Personal information
- Full name: Margarete Maria Pioresan
- Date of birth: 1 January 1956 (age 70)
- Place of birth: Toledo, Paraná, Brazil
- Height: 5 ft 9 in (1.75 m)
- Position: Goalkeeper

Senior career*
- Years: Team / Apps / (Gls)
- Radar
- Vasco da Gama

International career^{‡}
- 1991–1996: Brazil

= Meg (footballer) =

Brazilian footballer (born 1956)

Margarete Maria Pioresan (born 1 January 1956), commonly known as Meg, is a Brazilian former professional handballer and footballer who played as a goalkeeper. She represented the Brazil women's national football team at the FIFA Women's World Cup in 1991 and 1995 and played in the 1996 Olympics at the age of 40. Earlier in her sporting career Meg had played for the Brazil women's national handball team, winning a bronze medal at the 1987 Pan American Games.

==Career==
Meg began playing handball after enrolling at Universidade Estadual de Maringá in 1975 and moved to Rio de Janeiro in 1979 to play handball as a goalkeeper. She was called into the Brazil women's national handball team in 1983.

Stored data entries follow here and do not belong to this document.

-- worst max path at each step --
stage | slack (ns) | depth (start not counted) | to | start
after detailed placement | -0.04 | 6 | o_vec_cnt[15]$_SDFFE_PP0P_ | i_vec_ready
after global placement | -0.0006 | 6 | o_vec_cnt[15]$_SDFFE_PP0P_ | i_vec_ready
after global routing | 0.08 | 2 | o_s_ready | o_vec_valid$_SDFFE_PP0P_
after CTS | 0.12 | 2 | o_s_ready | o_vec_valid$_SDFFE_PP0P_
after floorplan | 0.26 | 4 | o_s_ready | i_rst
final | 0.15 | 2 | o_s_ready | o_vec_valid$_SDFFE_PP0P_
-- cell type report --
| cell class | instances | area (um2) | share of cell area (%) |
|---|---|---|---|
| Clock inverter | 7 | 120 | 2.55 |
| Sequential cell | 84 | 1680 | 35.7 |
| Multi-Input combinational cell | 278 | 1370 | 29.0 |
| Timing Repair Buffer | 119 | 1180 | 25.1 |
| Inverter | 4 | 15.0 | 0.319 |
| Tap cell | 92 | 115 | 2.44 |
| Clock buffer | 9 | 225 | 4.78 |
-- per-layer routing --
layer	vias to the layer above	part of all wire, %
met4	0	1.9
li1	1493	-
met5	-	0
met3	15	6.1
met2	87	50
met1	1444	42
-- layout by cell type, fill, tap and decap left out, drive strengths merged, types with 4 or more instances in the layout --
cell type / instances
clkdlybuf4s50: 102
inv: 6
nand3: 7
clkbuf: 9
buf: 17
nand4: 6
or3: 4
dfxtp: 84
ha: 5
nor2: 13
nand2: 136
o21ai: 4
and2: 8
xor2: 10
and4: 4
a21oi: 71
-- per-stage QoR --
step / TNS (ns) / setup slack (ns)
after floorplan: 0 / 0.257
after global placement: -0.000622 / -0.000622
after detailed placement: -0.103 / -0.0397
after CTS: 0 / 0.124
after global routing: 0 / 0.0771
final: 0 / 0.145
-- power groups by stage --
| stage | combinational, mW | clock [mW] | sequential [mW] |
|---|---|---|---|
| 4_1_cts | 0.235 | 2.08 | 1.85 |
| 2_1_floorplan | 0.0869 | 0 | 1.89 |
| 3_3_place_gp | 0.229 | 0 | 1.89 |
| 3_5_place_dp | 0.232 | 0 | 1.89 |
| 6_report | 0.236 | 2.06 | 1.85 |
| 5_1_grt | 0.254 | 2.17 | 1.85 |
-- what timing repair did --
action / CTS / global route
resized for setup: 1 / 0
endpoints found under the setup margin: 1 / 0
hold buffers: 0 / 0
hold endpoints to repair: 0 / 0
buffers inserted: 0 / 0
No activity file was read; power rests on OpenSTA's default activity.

While in Rio de Janeiro, Meg also took up football and played in goal for EC Radar. After two years playing beach soccer in 1980 and 1981, Radar played on grass from 1982 onwards. Placar magazine reported in 1985 that Meg was earning a salary of 150,000 Cr from Radar. That year she quit football in order to focus on her handball commitments, including playing at the 1987 Pan American Games where Brazil won bronze medals.

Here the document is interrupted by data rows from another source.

File: src/rtl/uart_rx.sv
// 8N1 UART receiver: oversamples s_in with clk, recovers bytes LSB first,
// and hands them out on a valid/ready holding register with error pulses.
module uart_rx #(
    parameter int CLKS_PER_BIT = 434
) (
    input  logic       clk,
    input  logic       rst,
    input  logic       s_in,
    output logic [7:0] rx_data,
    output logic       rx_valid,
    input  logic       rx_ready,
    output logic       framing_err,
    output logic       overrun,
    output logic       busy
);

    localparam int HALF = CLKS_PER_BIT / 2;
    localparam int CW   = $clog2(CLKS_PER_BIT);

    localparam logic [CW-1:0] HALF_M1 = CW'(HALF - 1);
    localparam logic [CW-1:0] FULL_M1 = CW'(CLKS_PER_BIT - 1);

    typedef enum logic [2:0] {
        S_ARM,
        S_IDLE,
        S_START,
        S_DATA,
        S_STOP
    } state_t;

    state_t          state_q, state_d;
    logic [CW-1:0]   cnt_q, cnt_d;
    logic [2:0]      bit_idx_q, bit_idx_d;
    logic [7:0]      shift_q, shift_d;
    logic [7:0]      data_q, data_d;
    logic            valid_q, valid_d;
    logic            ferr_q, ferr_d;
    logic            ovr_q, ovr_d;
    logic            busy_q, busy_d;
    logic            meta_q;
    logic            sync_q;
    logic            deliver;

    // Two-flop synchronizer; idles high so reset never looks like a start bit
    always_ff @(posedge clk or negedge rst) begin
        if (!rst) begin
            meta_q <= 1'b1;
            sync_q <= 1'b1;
        end else begin
            meta_q <= s_in;
            sync_q <= meta_q;
        end
    end

    // FSM, bit timing, shift register and holding register state
    always_ff @(posedge clk or negedge rst) begin
        if (!rst) begin
            state_q   <= S_ARM;
            cnt_q     <= '0;
            bit_idx_q <= '0;
            shift_q   <= '0;
            data_q    <= '0;
            valid_q   <= 1'b0;
            ferr_q    <= 1'b0;
            ovr_q     <= 1'b0;
            busy_q    <= 1'b0;
        end else begin
            state_q   <= state_d;
            cnt_q     <= cnt_d;
            bit_idx_q <= bit_idx_d;
            shift_q   <= shift_d;
            data_q    <= data_d;
            valid_q   <= valid_d;
            ferr_q    <= ferr_d;
            ovr_q     <= ovr_d;
            busy_q    <= busy_d;
        end
    end

    // Next-state: sample points, byte assembly and delivery decisions
    always_comb begin
        state_d   = state_q;
        cnt_d     = cnt_q + CW'(1);
        bit_idx_d = bit_idx_q;
        shift_d   = shift_q;
        data_d    = data_q;
        valid_d   = valid_q;
        ferr_d    = 1'b0;
        ovr_d     = 1'b0;
        deliver   = 1'b0;

        // A handshake frees the holding register; a delivery below
        // in the same cycle reloads it.
        if (valid_q && rx_ready) begin
            valid_d = 1'b0;
        end

        unique case (state_q)
            S_ARM: begin
                cnt_d = '0;
                if (sync_q) begin
                    state_d = S_IDLE;
                end
            end
            S_IDLE: begin
                cnt_d = '0;
                if (!sync_q) begin
                    state_d = S_START;
                end
            end
            S_START: begin
                if (cnt_q == HALF_M1) begin
                    cnt_d = '0;
                    if (!sync_q) begin
                        state_d   = S_DATA;
                        bit_idx_d = '0;
                    end else begin
                        state_d = S_IDLE;
                    end
                end
            end
            S_DATA: begin
                if (cnt_q == FULL_M1) begin
                    cnt_d            = '0;
                    shift_d[bit_idx_q] = sync_q;
                    bit_idx_d        = bit_idx_q + 3'd1;
                    if (bit_idx_q == 3'd7) begin
                        state_d = S_STOP;
                    end
                end
            end
            S_STOP: begin
                if (cnt_q == FULL_M1) begin
                    cnt_d = '0;
                    if (sync_q) begin
                        deliver = 1'b1;
                        state_d = S_IDLE;
                    end else begin
                        // Line still low: wait for it to go high again
                        // before hunting for the next start bit.
                        ferr_d  = 1'b1;
                        state_d = S_ARM;
                    end
                end
            end
            default: begin
                state_d = S_ARM;
                cnt_d   = '0;
            end
        endcase

        if (deliver) begin
            if (!valid_q || rx_ready) begin
                data_d  = shift_q;
                valid_d = 1'b1;
            end else begin
                ovr_d = 1'b1;
            end
        end
    end

    // Registered busy so it reads 0 while reset holds the FSM in ARM
    always_comb begin
        busy_d = (state_d != S_IDLE);
    end

    assign rx_data     = data_q;
    assign rx_valid    = valid_q;
    assign framing_err = ferr_q;
    assign overrun     = ovr_q;
    assign busy        = busy_q;

endmodule

File: config.mk
export PLATFORM = sky130hd
export DESIGN_NAME = uart_rx
export DESIGN_NICKNAME = d
export VERILOG_FILES = /design/src/rtl/uart_rx.sv
export SDC_FILE = /design/constraint.sdc
export NUM_CORES = 1
export LEC_CHECK = 0
export CORE_AREA = 2 2 59 61
export CTS_CLUSTER_DIAMETER = 200
export CTS_CLUSTER_SIZE = 14
export DETAILED_ROUTE_END_ITERATION = 16
export DIE_AREA = 0 0 61 63
export DONT_BUFFER_PORTS = 1
export GPL_TIMING_DRIVEN = 0
export PLACE_DENSITY_LB_ADDON = 0.12
export SYNTH_ARGS = -nofsm -noshare
export SYNTH_HDL_FRONTEND = slang
export SYNTH_SLANG_ARGS = --single-unit
File: constraint.sdc
create_clock -name clk -period 2.2 [get_ports clk]
set_clock_uncertainty 0.15 [all_clocks]
set_input_delay 0.44 -clock clk [delete_from_list [all_inputs] [get_ports clk]]
set_output_delay 0.44 -clock clk [all_outputs]
set_load 0.005 [all_outputs]
Word-level counts from Yosys, hierarchy flattened
Cells that the tools add are included.
{"block": "op_classes", "n_reduce_logical": 10, "order_cmp": 2, "eq_ne": 11, "n_addsub": 2, "mux": 30}
{"op": "3-bit 2-to-1 mux", "count": 9}
{"op": "9-bit 2-to-1 mux", "count": 2}
{"op": "9-bit one-hot mux with 2 select lines", "count": 1}
{"op": "3-bit one-hot mux with 5 select lines", "count": 1}
{"op": "1-bit 2-to-1 mux", "count": 13}
{"op": "9-bit by 1-bit adder with 9-bit output, second input constant", "count": 1}
{"op": "9-bit by 8-bit equality test with 1-bit output, second input constant", "count": 1}
{"op": "9-bit equality test, second input constant", "count": 1}
{"op": "8-bit bitwise mux", "count": 1}
{"op": "3-bit by 2-bit equality test with 1-bit output, second input constant", "count": 2}
{"op": "3-bit equality test, second input constant", "count": 2}
{"op": "2-bit inequality test, second input constant", "count": 3}
{"op": "3-bit one-hot mux with 2 select lines", "count": 1}
{"op": "3-bit by 4-bit < comparator with 1-bit output, second input constant", "count": 1}
{"op": "2-bit AND reduction", "count": 2}
{"op": "4-bit AND reduction", "count": 1}
{"op": "3-bit by 1-bit adder with 3-bit output, second input constant", "count": 1}
{"op": "1-bit demux with 3-bit select", "count": 1}
{"op": "3-bit by 1-bit equality test with 1-bit output, second input constant", "count": 1}
{"op": "3-bit by 1-bit greater-or-equal comparator with 1-bit output, second input constant", "count": 1}
{"op": "3-bit zero test", "count": 1}
{"op": "3-bit by 1-bit inequality test with 1-bit output, second input constant", "count": 1}
{"op": "1-bit logical AND", "count": 2}
{"op": "2-bit 2-to-1 mux", "count": 1}
{"op": "4 further kinds", "count": 4}
{"block": "totals", "elab_cells": 66, "register_bits": 37, "out_inout_bits": 12, "in_bits": 4}

Depth between registers and ports, before layout
{"block": "depth", "depth_word": 5, "depth_mapped": 8, "mapped_depth_nobuf": 6}

Worst setup path after synthesis
No wires, ideal clock.
{"block": "synth_path", "path_type": "register -> register", "start": "register cnt_q[0]", "end": "register bit_idx_q[0]", "arrival_time_ns": 1.899, "period_less_slack_ns": 2.174, "setup_ns": 0.125, "t_required_ns": 1.925, "stages_incl_launch_ff": 7, "n_path_buf": 0, "slack_ns": 0.026, "path_cell_list": "dfrtp_1 -> inv_1 -> ha_1 -> or4b_1 -> or3_4 -> o31a_2 -> mux2_2"}
{"block": "synth_via", "elab_chain_cells": 3, "word_cells_on_any_way": 5, "classes_between": "eq/ne: 4; reduce/logical: 1"}
{"item": "start, declared", "line": "32", "source": "logic [CW-1:0] cnt_q, cnt_d;"}
{"item": "start signal, assigned", "line": "69", "source": "cnt_q <= cnt_d;"}
{"item": "9-bit equality test or 9-bit by 8-bit equality test with 1-bit output (tied branches)", "line": "123, 112"}
{"item": "2-bit inequality test (no line)"}
{"item": "4-bit AND reduction (no line) (*)"}
{"item": "end signal, assigned", "line": "70", "source": "bit_idx_q <= bit_idx_d;"}
{"item": "end, declared", "line": "33", "source": "logic [2:0] bit_idx_q, bit_idx_d;"}
Every way passes the cells marked *; elsewhere a longest branch is shown, timed or not.
A chain may end at the register's enable or synchronous reset.

Final worst setup path
{"block": "layout_path", "start": "register cnt_q[1]", "end": "register bit_idx_q[0]"}
Same word-level chain as after synthesis.

==> flow_summary.yaml <==
run_status:
  status: "complete, but fails checks"
  violations: "negative setup slack"
power_and_ir_drop:
  p_leak_nw: 0.888
  peakVddDrop_v: 0.000459
  total_power_mw: 1.53
  powerDensity_mw_per_mm2: 776
finish:
  postLayoutCoreUtil: 0.610
  antenna_cells: 0
  instances_no_fill: 201
  layout.nets: 164
  area.sequential_um2: 928
  drive_gt1_frac: 0.316
  fin_area_mm2: 0.00197
  fillerInstances: 273
  syn_to_final_growth_pct: 17.5
  multiInputGateArea_um2: 807
placed_design:
  dp_cells: 186
  portBuffers: 0
  placedInstanceArea_mm2: 0.00173
  hpwl_um: 1860
  gp_congestion: 0.805
setup_path:
  crit_path_max_fanout: 4
  reg2reg_from: "cnt_q[1]"
  crit_path_top_delay_cell: "or4b_4"
  critPathRequiredTime_ps: 2290
  critPathCaptureType: "register"
  critPathLaunchType: "register"
  crit_chain: "inv_2 > ha_1 > or4b_4 > or3_4 > o31a_4 > mux2_4"
  path_class: "register to register"
  critPathLaunch: "cnt_q[1]"
  arrival_ps: 2290
  rr_worst_depth: 6
  max_stage_delay_ps: 440
synth:
  synthCells: 140
  synth-seq-cells: 37
  synthTopCellsByCount: "dfrtp_1, mux2_2, nor2_1"
  yosysMostFrequentCell: "dfrtp_1"
  synth_edf_count: 0
  syn_nets: 149
  synth_largest_area_cell: "dfrtp_1"
  syn_avg_cell_area_um2: 12.0
  synth.area.mux_share: 0.114
  ys_warn_count: 0
  synth_compound_area_frac: 0.0418
  yosysSeqAreaShare: 0.554
  synthXorXnorAreaFrac: 0.0366
  synth.distinct_cells: 37
  yosys.area_share.simple: 0.198
  synth_top_area_share: 0.522
  synth-async-reset-ratio: 1.00
  synth_area_leaders: "dfrtp_1, mux2_2, ha_1"
  synth_top_family_by_area: "simple AND/OR/NAND/NOR gates"
  syn_area_mm2: 0.00168
  ys.flop_type: "dfrtp_1"
  synth_fa_ha_area_frac: 0.0373
floorplan:
  dieArea_mm2: 0.00384
  start_util: 0.519
  ioPinCount: 16
  die_h_um: 63
  placementRows: 21
  fp.dieW_um: 61
  core-area_mm2: 0.00323
clock_network:
  path_clk_slew_ps: 110
  numClockSinks: 37
  cts_made_buffers: 5
  htreeDepth: 2
  clk_latency_ps: 350
  clockBufferDepth: 2
  cts_tree: "done"
  root_buffer: "clkbuf_4"
sta:
  drv_slew: 0
  setup_viol: 1
  fmax_mhz: 454
  worstMarginPinSlew_ps: 422
  finalCritPeriodShare: 1.00
  period_needed_ps: 2200
  worst_slack_ps: -0.957
  rsz0062_at_grt: "yes"
  hold_viol: 0
  relSlewSlack: 0.719
grt:
  grt_pass1_wl_um: 4860
  grt_overflow: 0
  antenna_found_initial: 0
  grt.total_usage: 0.172
  grt_pass1_vias: 1106
  grt_max_degree: 38
routing:
  firstDrtPassIters: 4
  drc: 0
  ant_nets: 0
  via_per_inst: 5.52
  vias: 1109
  totalWireLength_um: 2980
  routedWlPerCell_um: 14.8
  drtIter0Drc: 58
min_path:
  min_from: "rx_ready"
  hp-class: "input pin to register"
  hold_depth: 2
job:
  drv_cap: 0
-- worst paths after layout --
path                            slack [ps]      endpoint
worst max-delay path                    -1  bit_idx_q[0]
worst min-delay path                   140       overrun
worst max register to register          -1  bit_idx_q[0]
max in group asynchronous             1260        meta_q
min in group asynchronous              390  bit_idx_q[0]
worst min register to register         210        sync_q
-- metal layers --
layer,routed length (um),GRT usage,vias to the layer above
met5,0,0,-
met4,71,0.0897,0
met3,99,0.0435,7
met2,1450,0.249,21
met1,1360,0.236,558
li1,-,-,523
-- per-stage QoR --
stage	hold WS, ps	setup WS (ps)	setup TNS, ps
floorplan	-5.59	26.3	0
global placement	-4.84	-132	-541
detailed placement	-4.73	-108	-898
CTS	128	-30.7	-38.3
global route	143	-71.1	-247
finish	135	-0.957	-0.957
-- cell usage in the layout, fill, tap and decap left out, types with 3 or more instances in the layout --
cell      instances
nand3_1           3
clkbuf_4          5
mux2_4            9
buf_4             6
clkbuf_1          3
nor2_1           14
nor3_1            4
nand2_1          12
xnor2_1           5
ha_1              4
mux2_2            8
dfrtp_1          35
-- power by group --
part	switching [mW]	internal (mW)	leakage [nW]	total, mW
Combinational	0.188	0.200	0.360	0.388
Clock	0.216	0.150	0.0303	0.366
Sequential	0.0489	0.727	0.497	0.776
-- flip-flops by register name, summed over array words and instances, names as in the netlist --
| name | count |
|---|---|
| overrun | 1 |
| bit_idx_q | 3 |
| meta_q | 1 |
| state_q | 3 |
| shift_q | 8 |
| rx_valid | 1 |
| busy | 1 |
| framing_err | 1 |
| rx_data | 8 |
| sync_q | 1 |
| cnt_q | 9 |
-- final cells by class --
cell class,count,share of cell area
Tap cell,46,0.0292
Clock inverter,1,0.00381
Timing Repair Buffer,9,0.0432
Sequential cell,37,0.471
Multi-Input combinational cell,95,0.410
Clock buffer,6,0.0260
Inverter,2,0.00381
Buffer,5,0.0133
-- repair_timing --
item                                   4_1_cts  5_1_grt
pin swaps                                    0        3
endpoints found under the hold margin       38        0
resized for setup                            5       16
setup endpoints to repair                   23       26
hold buffers                                 3        0
setup buffers                                4        2
-- worst max-delay path, delay by kind of cell, from the launching register on --
kind / cells / cell delay (ps)
AO/OA/AOI/OAI: 1 / 300
adder cells (fa/ha/maj): 1 / 120
buffers and inverters: 1 / 60
flip-flops: 1 / 400
multiplexers: 1 / 260
AND/OR/NAND/NOR: 2 / 810
-- cells by family (layout without fill, tap and decap cells) --
kind of cell | Yosys count | after routing
simple gates | 58 | 58
flops | 37 | 37
mux | 17 | 17
compound gates | 8 | 8
buf+inv | 8 | 23
xor+xnor | 7 | 7
fa+ha+maj | 5 | 5
No activity file was read; power rests on OpenSTA's default activity.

Still concentrating on handball, Meg rejected a call–up from the Brazilian Football Confederation (CBF) to play for Brazil at the 1988 FIFA Women's Invitation Tournament. After playing in a tournament in Bulgaria in 1989 Meg concluded her handball career. When she was invited to the 1991 FIFA Women's World Cup, she returned to football—after six years out of the game and at the age of 35—citing her dream of reaching the Olympic Games.

Meg maintained her physical condition by training hard and playing club football for the women's section of CR Vasco da Gama. In the 1995 FIFA Women's World Cup Meg played in Brazil's shock win over hosts Sweden in the opening game. Although defeats to Japan and Germany consigned Brazil to elimination in last place in the group, Meg still achieved her dream of Olympic qualification. World Cup quarter finalists England were ineligible and Brazil had the best record of the teams eliminated in the group stage. Meg had played with a broken finger sustained while saving a penalty from Homare Sawa during the 2–1 defeat to Japan.

Brazil exceeded expectations at the 1996 Olympic Football Tournament, finishing in fourth place. Meg intended to retire after the Olympics but Vasco persuaded her to play on until 2000, using veteran male player Mauro Galvão as an example.